**Exercise aim:** Filter this listing down to the lines that contain the word "MaxYear", and copy them.

**Material provided:**
File: src/gda_pkg.sv
// shared types, constants and calendar functions for the date unit
package gda_pkg;

  localparam int unsigned EpochYearDefault = 1970;
  localparam int unsigned MaxYear          = 9999;
  localparam int unsigned DaysPer400Y      = 146097;
  localparam int unsigned OrdWidth         = 23;
  localparam int unsigned MaxOrd           = 3652059; // days before year 10000
  localparam int unsigned MonthSatTotal    = MaxYear * 12; // month total of year 10000

  // reciprocal constants, exact floor division over the operand widths used
  localparam int unsigned Recip100Shift  = 21;  // 14-bit dividend
  localparam int unsigned Recip100       = ((1 << Recip100Shift) + 99) / 100;
  localparam int unsigned Recip12Shift   = 21;  // 17-bit dividend
  localparam int unsigned Recip12        = ((1 << Recip12Shift) + 11) / 12;
  localparam int unsigned Recip366Shift  = 27;  // 18-bit dividend
  localparam int unsigned Recip366       = ((1 << Recip366Shift) + 365) / 366;
  localparam int unsigned Recip400YShift = 40;  // 22-bit dividend
  localparam longint unsigned Recip400Y  =
    ((64'd1 << Recip400YShift) + 64'(DaysPer400Y) - 64'd1) / 64'(DaysPer400Y);

  typedef enum logic [1:0] {
    REQ_VALIDATE = 2'd0,
    REQ_ADD_DAYS = 2'd1,
    REQ_ADD_MON  = 2'd2,
    REQ_EPOCH    = 2'd3
  } req_e;

  typedef enum logic [1:0] {
    ST_OK       = 2'd0,
    ST_INVALID  = 2'd1,
    ST_OVERFLOW = 2'd2
  } status_e;

  typedef struct packed {
    logic [4:0]  day;
    logic [3:0]  month;
    logic [13:0] year;
    logic [1:0]  status;
  } date_t;

  // leap year test on a narrow year, century check by reciprocal multiply
  function automatic logic is_leap(input logic [13:0] y);
    logic [28:0] prod;
    logic [13:0] q100;
    logic        cent;
    begin
      prod    = 29'(y) * 29'(Recip100);
      q100    = 14'(prod >> Recip100Shift);
      cent    = (14'(q100 * 14'd100) == y);
      is_leap = (y[1:0] == 2'b00) && (!cent || (q100[1:0] == 2'b00));
    end
  endfunction

  // month length, zero for codes outside 1..12
  function automatic logic [4:0] month_len(input logic [3:0] m, input logic [13:0] y);
    begin
      unique case (m)
        4'd1, 4'd3, 4'd5, 4'd7, 4'd8, 4'd10, 4'd12: month_len = 5'd31;
        4'd4, 4'd6, 4'd9, 4'd11:                   month_len = 5'd30;
        4'd2:    month_len = is_leap(y) ? 5'd29 : 5'd28;
        default: month_len = 5'd0;
      endcase
    end
  endfunction

  // days before the first of month m in a common year
  function automatic logic [8:0] cum_days(input logic [3:0] m);
    begin
      unique case (m)
        4'd1:  cum_days = 9'd0;
        4'd2:  cum_days = 9'd31;
        4'd3:  cum_days = 9'd59;
        4'd4:  cum_days = 9'd90;
        4'd5:  cum_days = 9'd120;
        4'd6:  cum_days = 9'd151;
        4'd7:  cum_days = 9'd181;
        4'd8:  cum_days = 9'd212;
        4'd9:  cum_days = 9'd243;
        4'd10: cum_days = 9'd273;
        4'd11: cum_days = 9'd304;
        4'd12: cum_days = 9'd334;
        default: cum_days = 9'd0;
      endcase
    end
  endfunction

  // days from 0001-01-01 to jan 1 of year y
  function automatic logic [OrdWidth-1:0] days_before_year(input logic [13:0] y);
    logic [13:0] p;
    logic [28:0] prod;
    logic [13:0] q100;
    logic [23:0] acc;
    begin
      p    = y - 14'd1;
      prod = 29'(p) * 29'(Recip100);
      q100 = 14'(prod >> Recip100Shift);
      // p / 400 is the century count over four
      acc  = 24'(p) * 24'd365 + 24'(p >> 2) - 24'(q100) + 24'(q100 >> 2);
      days_before_year = OrdWidth'(acc);
    end
  endfunction

endpackage
[src/hw/rtl/dle_front.sv]
`timescale 1ns / 1ps

module dle_front import dle_pkg::*; (
    input  logic                 i_clk,
    input  logic                 i_rst_n,
    input  logic                 i_start,
    input  logic [OPW-1:0]       i_opcode,
    input  logic signed [VW-1:0] i_value,
    input  logic [CW-1:0]        i_count,
    input  logic                 i_q_full,
    output logic                 o_busy,
    output logic                 o_push,
    output t_cmd                 o_cmd
);

    logic r_vld, n_vld;
    t_cmd r_cmd;
    logic dec_ok;
    t_op  dec_op;
    logic accept;

    always_comb begin
        dec_ok = 1'b1;
        dec_op = OP_CLEAR;
        case (i_opcode)
            OPC_PUSH_FRONT: dec_op = OP_PUSH_FRONT;
            OPC_PUSH_BACK:  dec_op = OP_PUSH_BACK;
            OPC_POP_FRONT:  dec_op = OP_POP_FRONT;
            OPC_POP_BACK:   dec_op = OP_POP_BACK;
            OPC_CLEAR:      dec_op = OP_CLEAR;
            OPC_REMOVE:     dec_op = OP_REMOVE;
            OPC_DUMP_ALL:   dec_op = OP_DUMP_ALL;
            OPC_DUMP_FIRST: dec_op = OP_DUMP_FIRST;
            OPC_DUMP_LAST:  dec_op = OP_DUMP_LAST;
            default:        dec_ok = 1'b0;
        endcase
    end

    assign o_busy = r_vld && i_q_full;
    assign o_push = r_vld && !i_q_full;
    assign o_cmd  = r_cmd;
    assign accept = i_start && !o_busy;

    // Drop unused opcodes here so the back end never sees them.
    always_comb begin
        if (accept) begin
            n_vld = dec_ok;
        end else if (o_push) begin
            n_vld = 1'b0;
        end else begin
            n_vld = r_vld;
        end
    end

    always_ff @(posedge i_clk) begin
        if (!i_rst_n) begin
            r_vld <= 1'b0;
        end else begin
            r_vld <= n_vld;
        end
    end

    always_ff @(posedge i_clk) begin
        if (accept && dec_ok) begin
            r_cmd.op    <= dec_op;
            r_cmd.value <= i_value;
            r_cmd.count <= i_count;
        end
    end

endmodule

**Final answer:**
  localparam int unsigned MaxYear          = 9999;
  localparam int unsigned MonthSatTotal    = MaxYear * 12; // month total of year 10000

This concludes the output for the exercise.